--- src/rtl/ect_pkg.sv ---
// Shared types and constants for the demodulator-to-USB packer.
package ect_pkg;

    typedef enum logic [1:0] {
        ST_IDLE = 2'd0,
        ST_CONV = 2'd1,
        ST_WR   = 2'd2,
        ST_TRL  = 2'd3
    } state_e;

    localparam logic [31:0] TRAILER_DEF = 32'hFAFA_E0E0;
    localparam int          WORD_W      = 32;

    // Two samples share one 32-bit word; an odd channel count pads the last word.
    function automatic int num_words(input int n);
        return (n + 1) / 2;
    endfunction

endpackage

--- src/rtl/sample_conv.sv ---
// Converts one signed IN_W result to an OUT_W sample.
// ROUND_SAT_EN selects round-half-up with saturation; otherwise plain truncation.
module sample_conv #(
    parameter int IN_W  = 32,
    parameter int OUT_W = 16
) (
    input  logic [IN_W-1:0]  in_i,
    output logic [OUT_W-1:0] out_o
);
    localparam int S = IN_W - OUT_W;

    if (S == 0) begin : g_pass
        assign out_o = in_i;
    end else begin : g_conv
`ifdef ROUND_SAT_EN
        localparam logic [IN_W:0] HALF = {{IN_W{1'b0}}, 1'b1} << (S - 1);

        logic signed [IN_W:0]  sum_s;
        logic signed [IN_W:0]  shr_full_s;
        logic        [OUT_W:0] shr_s;

        // Round with one guard bit, then clamp when the kept sign bits disagree.
        always_comb begin
            sum_s      = $signed({in_i[IN_W-1], in_i}) + $signed(HALF);
            shr_full_s = sum_s >>> S;
            shr_s      = shr_full_s[OUT_W:0];
            if (shr_s[OUT_W] != shr_s[OUT_W-1]) begin
                out_o = shr_s[OUT_W] ? {1'b1, {(OUT_W-1){1'b0}}} : {1'b0, {(OUT_W-1){1'b1}}};
            end else begin
                out_o = shr_s[OUT_W-1:0];
            end
        end
`else
        logic unused_s;
        assign unused_s = ^in_i[S-1:0];
        assign out_o    = in_i[IN_W-1 -: OUT_W];
`endif
    end

endmodule

--- src/rtl/demod_usb_packer.sv ---
// Captures NUM_CH demodulator results, packs two 16-bit samples per word into the USB FIFO,
// and appends a trailer on FrameEnd. Sample conversion mode follows ROUND_SAT_EN.
module demod_usb_packer
    import ect_pkg::*;
#(
    parameter int          NUM_CH    = 4,
    parameter int          IN_W      = 32,
    parameter int          OUT_W     = 16,
    parameter int          FIFO_AW   = 12,
    parameter int          AFULL_LVL = 4090,
    parameter logic [31:0] TRAILER   = TRAILER_DEF
) (
    input  logic                   Clk,
    input  logic                   Rst,
    input  logic                   DemodReady,
    input  logic [NUM_CH*IN_W-1:0] DemodData,
    input  logic                   FrameEnd,
    input  logic                   USBFull,
    input  logic [FIFO_AW-1:0]     NumFIFO,
    output logic                   USBWRreq,
    output logic [WORD_W-1:0]      USBWrite,
    output logic                   Busy,
    output logic                   Overflow,
    output logic [15:0]            DropCnt
);
    localparam int NW    = num_words(NUM_CH);
    localparam int IDX_W = (NW > 1) ? $clog2(NW) : 1;
    localparam logic [IDX_W-1:0] LAST_IDX = IDX_W'(NW - 1);

    state_e                 state_q;
    logic [NUM_CH*IN_W-1:0] data_q;
    logic [IDX_W-1:0]       idx_q;
    logic                   trl_pend_q;
    logic                   fe_q;

    logic [OUT_W-1:0]  samp_s [NUM_CH];
    logic [WORD_W-1:0] word_s [NW];
    logic              wr_ok_s;
    logic              fe_rise_s;

    for (genvar k = 0; k < NUM_CH; k++) begin : g_ch
        sample_conv #(.IN_W(IN_W), .OUT_W(OUT_W)) u_conv (
            .in_i  (data_q[k*IN_W +: IN_W]),
            .out_o (samp_s[k])
        );
    end

    for (genvar j = 0; j < NW; j++) begin : g_word
        if (2*j + 1 < NUM_CH) begin : g_pair
            assign word_s[j] = {samp_s[2*j], samp_s[2*j+1]};
        end else begin : g_pad
            assign word_s[j] = {samp_s[2*j], {OUT_W{1'b0}}};
        end
    end

    assign wr_ok_s   = !USBFull && (NumFIFO < FIFO_AW'(AFULL_LVL));
    assign fe_rise_s = FrameEnd && !fe_q;

    // Packer FSM: CONV already issues word 0 so the first strobe lands two cycles after capture.
    always_ff @(posedge Clk or negedge Rst) begin
        if (!Rst) begin
            state_q    <= ST_IDLE;
            data_q     <= '0;
            idx_q      <= '0;
            trl_pend_q <= 1'b0;
            fe_q       <= 1'b0;
            USBWRreq   <= 1'b0;
            USBWrite   <= 32'h0000_0000;
            Busy       <= 1'b0;
            Overflow   <= 1'b0;
            DropCnt    <= 16'h0000;
        end else begin
            USBWRreq <= 1'b0;
            fe_q     <= FrameEnd;
            if (DemodReady && (state_q != ST_IDLE)) begin
                Overflow <= 1'b1;
                if (DropCnt != 16'hFFFF) begin
                    DropCnt <= DropCnt + 16'h0001;
                end
            end
            case (state_q)
                ST_IDLE: begin
                    if (DemodReady) begin
                        data_q  <= DemodData;
                        idx_q   <= '0;
                        Busy    <= 1'b1;
                        state_q <= ST_CONV;
                    end else if (trl_pend_q) begin
                        state_q <= ST_TRL;
                    end
                end
                ST_CONV, ST_WR: begin
                    if (wr_ok_s) begin
                        USBWRreq <= 1'b1;
                        USBWrite <= word_s[idx_q];
                        if (idx_q == LAST_IDX) begin
                            if (trl_pend_q) begin
                                state_q <= ST_TRL;
                            end else begin
                                Busy    <= 1'b0;
                                state_q <= ST_IDLE;
                            end
                        end else begin
                            idx_q   <= idx_q + IDX_W'(1);
                            state_q <= ST_WR;
                        end
                    end else begin
                        state_q <= ST_WR;
                    end
                end
                ST_TRL: begin
                    if (wr_ok_s) begin
                        USBWRreq   <= 1'b1;
                        USBWrite   <= TRAILER;
                        trl_pend_q <= 1'b0;
                        Busy       <= 1'b0;
                        state_q    <= ST_IDLE;
                    end
                end
                default: begin
                    state_q <= ST_IDLE;
                end
            endcase
            // A fresh edge wins over the clear so it is never lost.
            if (fe_rise_s) begin
                trl_pend_q <= 1'b1;
            end
        end
    end

endmodule

--- config.mk ---
export PLATFORM = sky130hd
export DESIGN_NAME = demod_usb_packer
export DESIGN_NICKNAME = d
export VERILOG_FILES = /design/src/rtl/ect_pkg.sv /design/src/rtl/sample_conv.sv /design/src/rtl/demod_usb_packer.sv
export SDC_FILE = /design/constraint.sdc
export NUM_CORES = 1
export LEC_CHECK = 0
export CAP_MARGIN = 15
export CORE_MARGIN = 8
export CORE_UTILIZATION = 35
export DETAILED_ROUTE_END_ITERATION = 7
export GPL_TIMING_DRIVEN = 0
export PLACE_DENSITY_LB_ADDON = 0.12
export SLEW_MARGIN = 5
export SYNTH_ARGS = -nofsm -noshare
export SYNTH_HDL_FRONTEND = slang
export SYNTH_SLANG_ARGS = --single-unit
--- constraint.sdc ---
create_clock -name Clk -period 1.7 [get_ports Clk]
set_input_delay 0.34 -clock Clk [delete_from_list [all_inputs] [get_ports Clk]]
set_output_delay 0.34 -clock Clk [all_outputs]
set_load 0.05 [all_outputs]
Word-level counts from Yosys, hierarchy flattened

Cells that the tools add are included.
Widths: inputs -> output; s select.

Register bits after elaboration: 184
Output and inout bits: 51

Add/sub/neg operators: 2
Magnitude comparators: 2
Eq/ne operators: 10
Muxes and demuxes: 27
Bitwise logic cells: 1
Reduce and logical (&&, ||, !) cells: 20

Operators by type and width:

| operator              | number |
|---|---|
| $mux 32               | 5 |
| $pmux 32 s2           | 1 |
| $add 16x1->16 const B | 1 |
| $ne 16x16->1 const B  | 1 |
| $lt 12x12->1 const B  | 1 |
| $mux 1                | 12 |
| $mux 2                | 6 |
| $ne 2x2->1 const B    | 5 |
| $reduce_bool 2->1     | 5 |
| $reduce_and 2->1      | 4 |
| $pmux 2 s3            | 1 |
| $reduce_and 3->1      | 2 |
| $reduce_and 5->1      | 1 |
| $eq 2x2->1 const B    | 2 |
| $logic_and 1x1->1     | 3 |
| $ne 3x3->1 const B    | 1 |
| $pmux 1 s3            | 1 |
| $reduce_or 3->1       | 1 |
| $eq 2x1->1 const B    | 1 |
| $ge 2x2->1 const B    | 1 |
| $logic_not 1->1       | 2 |
| $logic_not 2->1       | 1 |
| $not 1->2             | 1 |
| $pmux 1 s2            | 1 |
| other kinds (2)       | 2 |

Logic depth before layout (Yosys ltp)

Depth in word-level cells: 6
Depth in mapped cells: 8
Depth with buffers taken out: 6

Modules after synthesis

Synthesis repeated with hierarchy kept, for this count alone.

Cell total of the unflattened synthesis: 595
Area total of the unflattened synthesis: 8140.3 µm²

By module, submodules not included:

| module           | times used | cells an instance | area each (µm²) | sequential area each (µm²) |
|---|---|---|---|---|
| demod_usb_packer | 1          | 531               | 7659.8          | 4604.4 |
| sample_conv      | 4          | 16                | 120.1           | 0.0 |

Worst setup path after synthesis

Ideal clock, no wire load.

Path kind: reg2reg
Start point: register DropCnt[0]
End point: register DropCnt[1]
Arrival time: 1763 ps
Required time: 1575 ps
Setup slack: -188 ps
Stages on the path, launching flop included: 6
Cells stage by stage: dfrtp_1 -> ha_1 -> nand2_1 -> nor3_4 -> a21oi_2 -> mux2_4

Word-level cells in the longest chain between the ends: 2

RTL lines:

| what                                                                  | RTL line               | text |
|---|---|---|
| from (decl)                                                           | demod_usb_packer.sv:24 | `output logic [15:0] DropCnt` |
| from (signal assigned)                                                | demod_usb_packer.sv:78 | `DropCnt <= DropCnt + 16'h0001;` |
| parallel branches: the longest is 2 deep, another holds $add 16x1->16 | --                     |  |

Parallel ways; which one is timed is not known.
A chain may end at the register's enable or synchronous reset.

Worst setup path in the final report

Start point: register state_q[1]
End point: register USBWrite[7]

Word-level cells in the longest chain between the ends: 4

RTL lines:

| what                                                                    | RTL line               | text |
|---|---|---|
| from (decl)                                                             | demod_usb_packer.sv:30 | `state_e state_q;` |
| from (signal assigned)                                                  | demod_usb_packer.sv:62 | `state_q <= ST_IDLE;` |
| from (signal assigned)                                                  | demod_usb_packer.sv:87 | `state_q <= ST_CONV;` |
| from (signal assigned)                                                  | demod_usb_packer.sv:89 | `state_q <= ST_TRL;` |
| $eq 2x1->1 / $eq 2x2->1 (equally long branches)                         | demod_usb_packer.sv:81 | `case (state_q)` |
| $reduce_or 2->1                                                         | demod_usb_packer.sv:81 |  |
| $ne 2x2->1 (no source line) / $reduce_bool 2->1 (equally long branches) | --                     |  |
| $reduce_and 3->1 (no source line)                                       | --                     |  |
| to (signal assigned)                                                    | demod_usb_packer.sv:95 | `USBWrite <= word_s[idx_q];` |
| to (decl)                                                               | demod_usb_packer.sv:21 | `output logic [WORD_W-1:0] USBWrite,` |

Several ways; a longest one is shown, not always the timed one.

==> results.sh <==
export IMPL_io_pins=196
export IMPL_die_x_um=138
export IMPL_die_h_um=138
export IMPL_ant_nets=0
export IMPL_final_nets=718
export IMPL_cts_tree="built"
export IMPL_htree_levels=4
export IMPL_multi_input_area_um2=2350
export IMPL_n_fill_cell=1248
export IMPL_met1_length_mm=6.16
export IMPL_cts_num_sinks=120
export IMPL_antenna_found_initial=0
export IMPL_drv_cap=0
export IMPL_synth_most_common_cell="dfrtp_1"
export IMPL_layout_drive_gt1_share_pct=39.1
export IMPL_leakagePower_nw=3.47
export IMPL_crit_arrival_ns=1.98
export IMPL_status="completed"
export IMPL_fin_area_um2=7860
export IMPL_clock_skew_ns=0.00568
export IMPL_num_rows=44
export IMPL_crit_type="reg2reg"
export IMPL_clk_pin_slew_ns=0.05
export IMPL_cts_buffer_depth=2
export IMPL_start_util_pct=35.9
export IMPL_viasPerCell=4.90
export IMPL_hold_path_startpoint="DemodReady"
export IMPL_hold_violations=0
export IMPL_timing_rr_start="state_q[1]"
export IMPL_place_ws_ns=-0.591
export IMPL_crit_required_ns=1.98
export IMPL_dr_pass1_iters=4
export IMPL_numCtsBuffers=17
export IMPL_cts_root_buf="clkbuf_16"
export IMPL_slowest_delay_ns=0.38
export IMPL_power_density_nw_per_um2=2050
export IMPL_avgRoutedWirePerCell_um=17.9
export IMPL_hpwl_mm=9.51
export IMPL_core_area_um2=14600
export IMPL_post_dp_cell_area_um2=6800
export IMPL_tightest_slew_ns=0.512
export IMPL_hold_depth=3
export IMPL_async_flop_share_pct=100
export IMPL_drt_total_wl_mm=13.7
export IMPL_grt_overflow=0
export IMPL_ir_worst_vdd_mv=0.825
export IMPL_cpMaxStageDelayCell="dfrtp_1"
export IMPL_routed_wl_met3_um=897
export IMPL_regArea_um2=3020
export IMPL_synth_area_leaders="dfrtp_1, mux2_2, mux2i_1, a31oi_1, o31ai_1"
export IMPL_grt_pass1_vias=4088
export IMPL_synth_cells=395
export IMPL_synth_top_area_share_pct=57.4
export IMPL_num_antenna_cells=0
export IMPL_start_kind="register"
export IMPL_cp_startpoint="state_q[1]"
export IMPL_grt_usage_pct=14.2
export IMPL_r2r_cells=8
export IMPL_yosys_register_bits=120
export IMPL_clock_latency_ns=0.41
export IMPL_vias=3747
export IMPL_port_buffer_count=129
export IMPL_setup_violations=0
export IMPL_syn_cell_area_um2=5230
export IMPL_fin_crit_ns=1.70
export IMPL_worstPathCellList="inv_2 -> ha_4 -> or2_4 -> o311a_1 -> buf_6 -> buf_8 -> nor2_2 -> a31oi_2"
export IMPL_fin_crit_sh_pct=99.9
export IMPL_yosysWarnings=0
export IMPL_relSlewSlack_pct=65.6
export IMPL_fin_ws_ns=0.000977
export IMPL_syn_avg_cell_area_um2=13.2
export IMPL_grt_pass1_wl_mm=21.6
export IMPL_rsz0062_at_grt="true"
export IMPL_crit_path_end_kind="register"
export IMPL_synth_flop_cell="dfrtp_1"
export IMPL_drc_errors=0
export IMPL_dieArea_um2=19100
export IMPL_syn2layout_area_growth_pct=50.2
export IMPL_maxSlewViolCount=0
export IMPL_grt_max_degree=82
export IMPL_drt_iter0_drc=144
export IMPL_ys_seq_area_share_pct=57.4
export IMPL_synth_top_cell_by_area="dfrtp_1"
export IMPL_ys_top_cells_by_count="dfrtp_1, mux2_2, mux2i_1"
export IMPL_critPathMaxFanout=8
export IMPL_synth_fp_nets=544
export IMPL_synth_edff_count=0
export IMPL_timing_fmax_ghz=0.589
export IMPL_route_met2_wl_mm=6.47
export IMPL_highest_layer="met4"
export IMPL_synth_cell_types=47
export IMPL_gp_congestion=0.728
export IMPL_hold_class="in2reg"
[layout make-up]
cell class              instances  share of cell area (%)
inverters                       9                   0.478
clock inverters                 8                    1.50
clock buffers                  23                    6.34
flip-flops and latches        120                    38.4
repair buffers                157                    18.6
well taps                     184                    2.93
multi-input cells             246                    29.9
plain buffers                  18                    1.80
[timing repair]
item,in CTS,in global routing
hold buffers,1,0
buffers inserted,6,18
gates resized for setup,94,87
pin swaps,3,4
endpoints found under the hold margin,39,0
cloned,0,2
endpoints found under the setup margin,150,49
[per-stage QoR]
| stage | power (mW) | TNS, ns | utilization (%) | cells | hold WS [ns] |
|---|---|---|---|---|---|
| after floorplan | 9.41 | -0.0524 | - | 395 | 0.0444 |
| after global placement | 11.4 | -576.54 | 46.4 | 708 | 0.421 |
| after detailed placement | 11.5 | -32.09 | 46.6 | 709 | 0.276 |
| after CTS | 15.3 | 0 | 51.5 | 747 | 0.343 |
| after global routing | 17.0 | -0.386 | 53.9 | 765 | 0.370 |
| final | 16.1 | 0 | 53.9 | 765 | 0.359 |
[critical path, delay by kind of cell (launching register included)]
family          cells  cell delay [ns]
buf+inv             3             0.39
flops               1             0.38
simple gates        2             0.37
fa+ha+maj           1             0.21
compound gates      2             0.19
[cell usage in the layout, fill, tap and decap left out, drive strengths merged, types with 2 or more instances in the layout]
| master | netlist | layout |
|---|---|---|
| dfrtp | 120 | 120 |
| clkdlybuf4s50 | 0 | 77 |
| mux2 | 66 | 66 |
| clkbuf | 3 | 46 |
| buf | 17 | 42 |
| mux2i | 35 | 35 |
| nor2 | 27 | 27 |
| nand2 | 22 | 22 |
| a31oi | 19 | 19 |
| clkdlybuf4s15 | 0 | 18 |
| o31ai | 15 | 15 |
| dlygate4sd2 | 0 | 14 |
| xor2 | 11 | 11 |
| inv | 8 | 8 |
| nand4 | 7 | 7 |
| clkinv | 1 | 4 |
| a21oi | 4 | 4 |
| nor3 | 4 | 4 |
| ha | 4 | 4 |
| xnor2 | 3 | 3 |
| bufinv | 0 | 3 |
| or2 | 3 | 3 |
| nor4 | 3 | 3 |
| nand3 | 2 | 2 |
| nand2b | 2 | 2 |
| clkinvlp | 0 | 2 |
| o21ai | 2 | 2 |
| o211ai | 2 | 2 |
| o311ai | 2 | 2 |
| a211oi | 2 | 2 |
[layer usage]
layer / vias up / global-route usage (%)
met4: 0 / 4.81
met3: 13 / 5.89
met2: 96 / 22.0
met1: 1862 / 17.5
met5: - / 0
li1: 1776 / -
[worst paths after layout]
check	end	slack [ns]
worst max register to register	USBWrite[7]	0.001
worst min-delay path	Overflow	0.36
max in group asynchronous	data_q[19]	0.57
worst max-delay path	USBWrite[7]	0.001
min in group asynchronous	DropCnt[5]	0.40
worst min register to register	trl_pend_q	0.43
[state kept, by name, summed over array words and instances, names as in the netlist]
signal,cells
DropCnt,16
USBWrite,32
Busy,1
trl_pend_q,1
Overflow,1
state_q,2
USBWRreq,1
fe_q,1
idx_q,1
data_q,64
[report_power, final]
| part | switching, mW | internal (mW) |
|---|---|---|
| registers | 0.851 | 4.19 |
| logic | 4.13 | 3.24 |
| clock network | 1.22 | 2.48 |
| total | 6.20 | 9.91 |
[cells by family (layout without fill, tap and decap cells)]
group / after synthesis / in the layout / synth area share [%]
flip-flops: 120 / 120 / 57.4
multiplexers: 101 / 101 / 21.0
AND/OR/NAND/NOR: 76 / 76 / 8.20
AO/OA/AOI/OAI: 51 / 51 / 7.39
buffers and inverters: 29 / 215 / 2.73
XOR/XNOR: 14 / 14 / 2.34
adder cells (fa/ha/maj): 4 / 4 / 0.957
Note: power is estimated with default switching activity, not from simulation.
*-*-*
Problem description » Wherever the word "default" appears in the listing, copy the line that holds it.

Expected answer »
                default: begin
Note: power is estimated with default switching activity, not from simulation.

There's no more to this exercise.